(Work request) Return, exactly and in full, the lines of the records below starting at the one with "## kinds of logic after synthesis" and ending at the one with "setup reg to", and no other lines.

(Data provided)
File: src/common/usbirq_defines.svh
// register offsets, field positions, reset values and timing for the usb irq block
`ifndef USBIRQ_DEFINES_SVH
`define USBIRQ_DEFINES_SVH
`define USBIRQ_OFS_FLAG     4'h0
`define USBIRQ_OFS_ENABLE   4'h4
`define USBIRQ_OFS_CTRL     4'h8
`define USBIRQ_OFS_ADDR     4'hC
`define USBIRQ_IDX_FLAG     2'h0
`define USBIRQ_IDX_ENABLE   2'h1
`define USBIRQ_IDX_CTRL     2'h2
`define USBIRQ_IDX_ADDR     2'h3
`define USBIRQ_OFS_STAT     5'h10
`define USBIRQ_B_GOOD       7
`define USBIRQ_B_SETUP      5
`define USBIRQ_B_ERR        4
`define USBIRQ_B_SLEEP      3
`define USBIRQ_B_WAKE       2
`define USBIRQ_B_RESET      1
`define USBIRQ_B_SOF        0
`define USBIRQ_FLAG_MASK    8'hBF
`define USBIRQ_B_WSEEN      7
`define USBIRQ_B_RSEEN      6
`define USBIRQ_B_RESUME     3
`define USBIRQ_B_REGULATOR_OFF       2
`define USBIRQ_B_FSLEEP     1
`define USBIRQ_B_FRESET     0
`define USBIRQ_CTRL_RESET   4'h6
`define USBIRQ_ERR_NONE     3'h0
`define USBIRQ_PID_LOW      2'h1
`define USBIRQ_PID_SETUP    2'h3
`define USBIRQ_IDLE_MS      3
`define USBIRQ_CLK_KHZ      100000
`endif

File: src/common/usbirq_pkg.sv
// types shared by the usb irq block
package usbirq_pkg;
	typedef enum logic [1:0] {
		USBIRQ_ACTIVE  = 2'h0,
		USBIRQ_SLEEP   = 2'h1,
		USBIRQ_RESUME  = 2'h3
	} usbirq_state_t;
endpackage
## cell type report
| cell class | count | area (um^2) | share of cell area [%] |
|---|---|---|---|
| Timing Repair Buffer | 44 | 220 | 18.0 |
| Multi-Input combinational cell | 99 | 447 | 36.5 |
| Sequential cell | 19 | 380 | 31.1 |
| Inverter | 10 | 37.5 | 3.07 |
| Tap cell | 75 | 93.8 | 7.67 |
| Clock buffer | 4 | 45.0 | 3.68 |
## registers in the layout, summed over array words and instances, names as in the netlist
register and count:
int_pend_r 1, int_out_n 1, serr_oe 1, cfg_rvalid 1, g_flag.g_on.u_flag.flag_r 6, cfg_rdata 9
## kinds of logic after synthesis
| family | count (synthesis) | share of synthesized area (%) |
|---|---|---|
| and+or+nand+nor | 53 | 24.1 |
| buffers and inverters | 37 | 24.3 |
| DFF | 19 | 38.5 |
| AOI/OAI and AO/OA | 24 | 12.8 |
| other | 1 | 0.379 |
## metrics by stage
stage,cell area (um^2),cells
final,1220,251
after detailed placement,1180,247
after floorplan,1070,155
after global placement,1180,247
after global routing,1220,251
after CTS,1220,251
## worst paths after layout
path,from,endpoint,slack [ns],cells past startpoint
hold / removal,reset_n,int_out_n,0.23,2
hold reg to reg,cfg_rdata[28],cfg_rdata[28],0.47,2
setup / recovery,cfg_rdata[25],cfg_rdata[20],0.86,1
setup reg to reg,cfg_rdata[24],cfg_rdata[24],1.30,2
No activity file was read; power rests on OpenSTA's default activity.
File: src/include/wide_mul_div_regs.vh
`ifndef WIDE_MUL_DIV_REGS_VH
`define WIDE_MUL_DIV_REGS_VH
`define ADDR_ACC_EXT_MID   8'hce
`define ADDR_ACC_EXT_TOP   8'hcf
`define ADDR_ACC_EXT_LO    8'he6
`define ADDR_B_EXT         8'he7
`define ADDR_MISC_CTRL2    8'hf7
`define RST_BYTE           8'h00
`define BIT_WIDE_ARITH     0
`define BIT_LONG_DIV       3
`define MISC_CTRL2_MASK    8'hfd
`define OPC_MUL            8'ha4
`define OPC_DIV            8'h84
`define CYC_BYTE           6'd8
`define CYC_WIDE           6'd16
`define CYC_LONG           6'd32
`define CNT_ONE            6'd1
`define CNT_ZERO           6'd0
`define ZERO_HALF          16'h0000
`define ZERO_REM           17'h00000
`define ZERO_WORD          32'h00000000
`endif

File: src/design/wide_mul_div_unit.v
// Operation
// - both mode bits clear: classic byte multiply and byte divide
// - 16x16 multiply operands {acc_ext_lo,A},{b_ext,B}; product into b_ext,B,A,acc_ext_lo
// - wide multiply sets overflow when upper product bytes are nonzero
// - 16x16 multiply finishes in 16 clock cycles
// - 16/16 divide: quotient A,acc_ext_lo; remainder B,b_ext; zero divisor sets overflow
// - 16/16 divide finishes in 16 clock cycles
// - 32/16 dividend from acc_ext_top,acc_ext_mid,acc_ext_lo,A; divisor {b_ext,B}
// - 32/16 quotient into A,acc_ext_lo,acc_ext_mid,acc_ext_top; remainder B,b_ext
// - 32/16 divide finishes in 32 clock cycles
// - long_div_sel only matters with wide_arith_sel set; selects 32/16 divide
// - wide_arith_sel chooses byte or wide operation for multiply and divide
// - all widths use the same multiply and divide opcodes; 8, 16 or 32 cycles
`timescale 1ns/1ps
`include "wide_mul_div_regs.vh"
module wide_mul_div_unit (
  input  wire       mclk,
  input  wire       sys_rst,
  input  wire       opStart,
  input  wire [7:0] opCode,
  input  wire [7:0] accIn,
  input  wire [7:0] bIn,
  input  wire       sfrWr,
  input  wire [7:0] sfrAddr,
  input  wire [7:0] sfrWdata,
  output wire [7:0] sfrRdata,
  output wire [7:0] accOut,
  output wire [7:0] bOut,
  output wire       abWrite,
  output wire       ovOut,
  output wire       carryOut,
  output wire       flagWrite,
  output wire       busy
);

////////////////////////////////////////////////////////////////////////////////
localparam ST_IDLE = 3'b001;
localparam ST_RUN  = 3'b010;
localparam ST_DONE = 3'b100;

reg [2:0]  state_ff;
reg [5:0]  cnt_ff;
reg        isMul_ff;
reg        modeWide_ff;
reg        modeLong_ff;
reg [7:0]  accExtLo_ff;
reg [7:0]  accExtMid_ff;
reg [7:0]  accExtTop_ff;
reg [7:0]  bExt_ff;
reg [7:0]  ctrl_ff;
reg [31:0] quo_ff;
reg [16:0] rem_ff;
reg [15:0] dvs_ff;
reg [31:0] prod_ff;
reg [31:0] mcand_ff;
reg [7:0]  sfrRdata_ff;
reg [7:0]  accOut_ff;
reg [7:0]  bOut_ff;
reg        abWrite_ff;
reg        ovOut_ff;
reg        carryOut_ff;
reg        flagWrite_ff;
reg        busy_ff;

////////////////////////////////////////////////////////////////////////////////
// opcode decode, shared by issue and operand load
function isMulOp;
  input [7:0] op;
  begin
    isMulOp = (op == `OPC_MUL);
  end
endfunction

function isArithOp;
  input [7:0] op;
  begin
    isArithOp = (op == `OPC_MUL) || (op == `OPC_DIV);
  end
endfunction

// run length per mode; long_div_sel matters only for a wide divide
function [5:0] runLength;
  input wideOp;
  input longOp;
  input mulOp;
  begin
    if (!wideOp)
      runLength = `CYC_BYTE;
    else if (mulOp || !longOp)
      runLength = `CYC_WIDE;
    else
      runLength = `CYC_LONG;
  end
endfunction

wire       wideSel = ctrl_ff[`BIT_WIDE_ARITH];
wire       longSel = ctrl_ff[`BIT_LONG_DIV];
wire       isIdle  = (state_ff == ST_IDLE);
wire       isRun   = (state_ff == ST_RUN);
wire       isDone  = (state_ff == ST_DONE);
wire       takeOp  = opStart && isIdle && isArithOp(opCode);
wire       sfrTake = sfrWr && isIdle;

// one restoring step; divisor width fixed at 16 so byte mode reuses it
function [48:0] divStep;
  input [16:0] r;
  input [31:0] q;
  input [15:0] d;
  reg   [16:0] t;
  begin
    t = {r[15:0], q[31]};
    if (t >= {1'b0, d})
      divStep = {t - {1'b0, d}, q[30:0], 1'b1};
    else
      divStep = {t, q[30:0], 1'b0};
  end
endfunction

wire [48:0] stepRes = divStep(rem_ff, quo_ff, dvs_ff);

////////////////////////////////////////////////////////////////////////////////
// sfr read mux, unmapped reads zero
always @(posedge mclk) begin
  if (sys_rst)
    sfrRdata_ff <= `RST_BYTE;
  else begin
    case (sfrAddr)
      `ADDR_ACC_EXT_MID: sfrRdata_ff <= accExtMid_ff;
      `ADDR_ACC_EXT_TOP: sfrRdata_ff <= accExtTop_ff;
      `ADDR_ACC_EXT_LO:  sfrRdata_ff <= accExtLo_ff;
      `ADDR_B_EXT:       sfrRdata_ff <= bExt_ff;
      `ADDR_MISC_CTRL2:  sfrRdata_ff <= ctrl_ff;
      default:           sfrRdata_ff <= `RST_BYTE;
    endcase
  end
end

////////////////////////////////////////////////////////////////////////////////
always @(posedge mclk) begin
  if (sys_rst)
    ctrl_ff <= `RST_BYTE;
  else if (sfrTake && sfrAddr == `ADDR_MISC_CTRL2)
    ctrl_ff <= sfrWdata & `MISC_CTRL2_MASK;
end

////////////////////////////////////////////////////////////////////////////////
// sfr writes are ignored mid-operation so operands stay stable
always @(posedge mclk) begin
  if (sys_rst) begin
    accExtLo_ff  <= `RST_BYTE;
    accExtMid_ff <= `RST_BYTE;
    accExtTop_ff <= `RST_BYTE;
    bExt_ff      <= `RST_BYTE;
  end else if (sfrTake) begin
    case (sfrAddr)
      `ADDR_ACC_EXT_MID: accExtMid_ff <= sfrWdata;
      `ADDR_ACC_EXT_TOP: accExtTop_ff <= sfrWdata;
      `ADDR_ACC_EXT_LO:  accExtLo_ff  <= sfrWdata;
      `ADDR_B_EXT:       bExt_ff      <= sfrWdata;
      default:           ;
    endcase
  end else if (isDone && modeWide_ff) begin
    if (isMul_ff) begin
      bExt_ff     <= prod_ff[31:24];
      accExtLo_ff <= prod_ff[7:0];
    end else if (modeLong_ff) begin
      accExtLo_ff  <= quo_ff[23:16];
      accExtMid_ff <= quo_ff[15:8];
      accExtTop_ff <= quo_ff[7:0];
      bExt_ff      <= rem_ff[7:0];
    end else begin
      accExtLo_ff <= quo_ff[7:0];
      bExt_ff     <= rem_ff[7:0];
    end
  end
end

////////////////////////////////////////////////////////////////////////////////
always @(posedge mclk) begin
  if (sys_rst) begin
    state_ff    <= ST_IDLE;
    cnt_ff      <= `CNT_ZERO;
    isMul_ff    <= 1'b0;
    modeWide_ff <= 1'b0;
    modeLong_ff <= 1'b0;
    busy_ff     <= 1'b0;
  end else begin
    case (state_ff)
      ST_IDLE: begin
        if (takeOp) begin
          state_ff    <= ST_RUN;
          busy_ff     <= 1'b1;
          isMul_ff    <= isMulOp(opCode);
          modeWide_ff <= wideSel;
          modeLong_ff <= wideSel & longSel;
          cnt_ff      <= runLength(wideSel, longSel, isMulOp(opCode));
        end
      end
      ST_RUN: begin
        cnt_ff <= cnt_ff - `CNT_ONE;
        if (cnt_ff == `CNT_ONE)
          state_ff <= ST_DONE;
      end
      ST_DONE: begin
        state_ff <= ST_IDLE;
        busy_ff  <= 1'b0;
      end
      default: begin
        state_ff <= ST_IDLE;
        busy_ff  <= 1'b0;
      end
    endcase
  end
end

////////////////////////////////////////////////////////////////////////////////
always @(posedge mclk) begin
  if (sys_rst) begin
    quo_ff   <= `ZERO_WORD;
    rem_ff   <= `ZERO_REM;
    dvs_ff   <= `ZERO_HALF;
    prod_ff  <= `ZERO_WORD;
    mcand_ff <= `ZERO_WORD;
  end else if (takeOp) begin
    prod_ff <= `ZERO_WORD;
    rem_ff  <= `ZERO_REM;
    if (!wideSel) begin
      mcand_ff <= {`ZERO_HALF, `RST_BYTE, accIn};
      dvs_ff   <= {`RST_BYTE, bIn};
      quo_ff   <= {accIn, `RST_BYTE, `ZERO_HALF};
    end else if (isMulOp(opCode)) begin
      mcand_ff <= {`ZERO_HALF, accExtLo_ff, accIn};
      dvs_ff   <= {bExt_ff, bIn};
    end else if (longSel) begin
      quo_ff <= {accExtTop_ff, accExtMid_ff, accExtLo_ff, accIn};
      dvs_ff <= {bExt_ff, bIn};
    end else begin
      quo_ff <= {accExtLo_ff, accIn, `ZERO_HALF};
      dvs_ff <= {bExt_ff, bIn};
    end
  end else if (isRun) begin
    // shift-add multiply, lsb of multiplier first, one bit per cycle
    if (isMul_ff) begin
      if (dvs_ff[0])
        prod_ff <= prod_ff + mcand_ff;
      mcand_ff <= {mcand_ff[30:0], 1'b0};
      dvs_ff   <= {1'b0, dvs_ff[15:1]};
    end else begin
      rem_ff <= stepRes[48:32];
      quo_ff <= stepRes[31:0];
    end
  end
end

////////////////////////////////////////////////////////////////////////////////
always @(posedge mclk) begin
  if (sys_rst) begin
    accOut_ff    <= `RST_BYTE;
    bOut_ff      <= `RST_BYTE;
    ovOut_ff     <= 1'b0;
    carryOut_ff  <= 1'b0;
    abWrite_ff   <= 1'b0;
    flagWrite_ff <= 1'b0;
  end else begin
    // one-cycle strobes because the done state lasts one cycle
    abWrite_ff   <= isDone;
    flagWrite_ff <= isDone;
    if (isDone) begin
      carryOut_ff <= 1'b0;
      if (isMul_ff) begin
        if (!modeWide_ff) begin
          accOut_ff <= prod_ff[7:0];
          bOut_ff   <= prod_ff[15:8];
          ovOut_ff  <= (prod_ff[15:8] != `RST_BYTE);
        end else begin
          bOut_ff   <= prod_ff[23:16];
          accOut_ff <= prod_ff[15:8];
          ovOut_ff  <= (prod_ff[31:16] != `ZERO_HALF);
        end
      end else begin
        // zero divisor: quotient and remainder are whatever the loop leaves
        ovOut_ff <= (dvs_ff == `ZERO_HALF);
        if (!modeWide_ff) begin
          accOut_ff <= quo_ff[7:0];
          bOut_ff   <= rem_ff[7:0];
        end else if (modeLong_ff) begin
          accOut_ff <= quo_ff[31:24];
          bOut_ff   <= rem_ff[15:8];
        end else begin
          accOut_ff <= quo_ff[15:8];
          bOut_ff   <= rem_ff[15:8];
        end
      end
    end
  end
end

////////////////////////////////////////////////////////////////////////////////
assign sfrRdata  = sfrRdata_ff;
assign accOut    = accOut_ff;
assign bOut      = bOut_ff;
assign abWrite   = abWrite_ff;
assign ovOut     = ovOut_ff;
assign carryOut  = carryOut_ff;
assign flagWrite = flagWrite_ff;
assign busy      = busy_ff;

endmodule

(Expected answer)
## kinds of logic after synthesis
| family | count (synthesis) | share of synthesized area (%) |
|---|---|---|
| and+or+nand+nor | 53 | 24.1 |
| buffers and inverters | 37 | 24.3 |
| DFF | 19 | 38.5 |
| AOI/OAI and AO/OA | 24 | 12.8 |
| other | 1 | 0.379 |
## metrics by stage
stage,cell area (um^2),cells
final,1220,251
after detailed placement,1180,247
after floorplan,1070,155
after global placement,1180,247
after global routing,1220,251
after CTS,1220,251
## worst paths after layout
path,from,endpoint,slack [ns],cells past startpoint
hold / removal,reset_n,int_out_n,0.23,2
hold reg to reg,cfg_rdata[28],cfg_rdata[28],0.47,2
setup / recovery,cfg_rdata[25],cfg_rdata[20],0.86,1
setup reg to reg,cfg_rdata[24],cfg_rdata[24],1.30,2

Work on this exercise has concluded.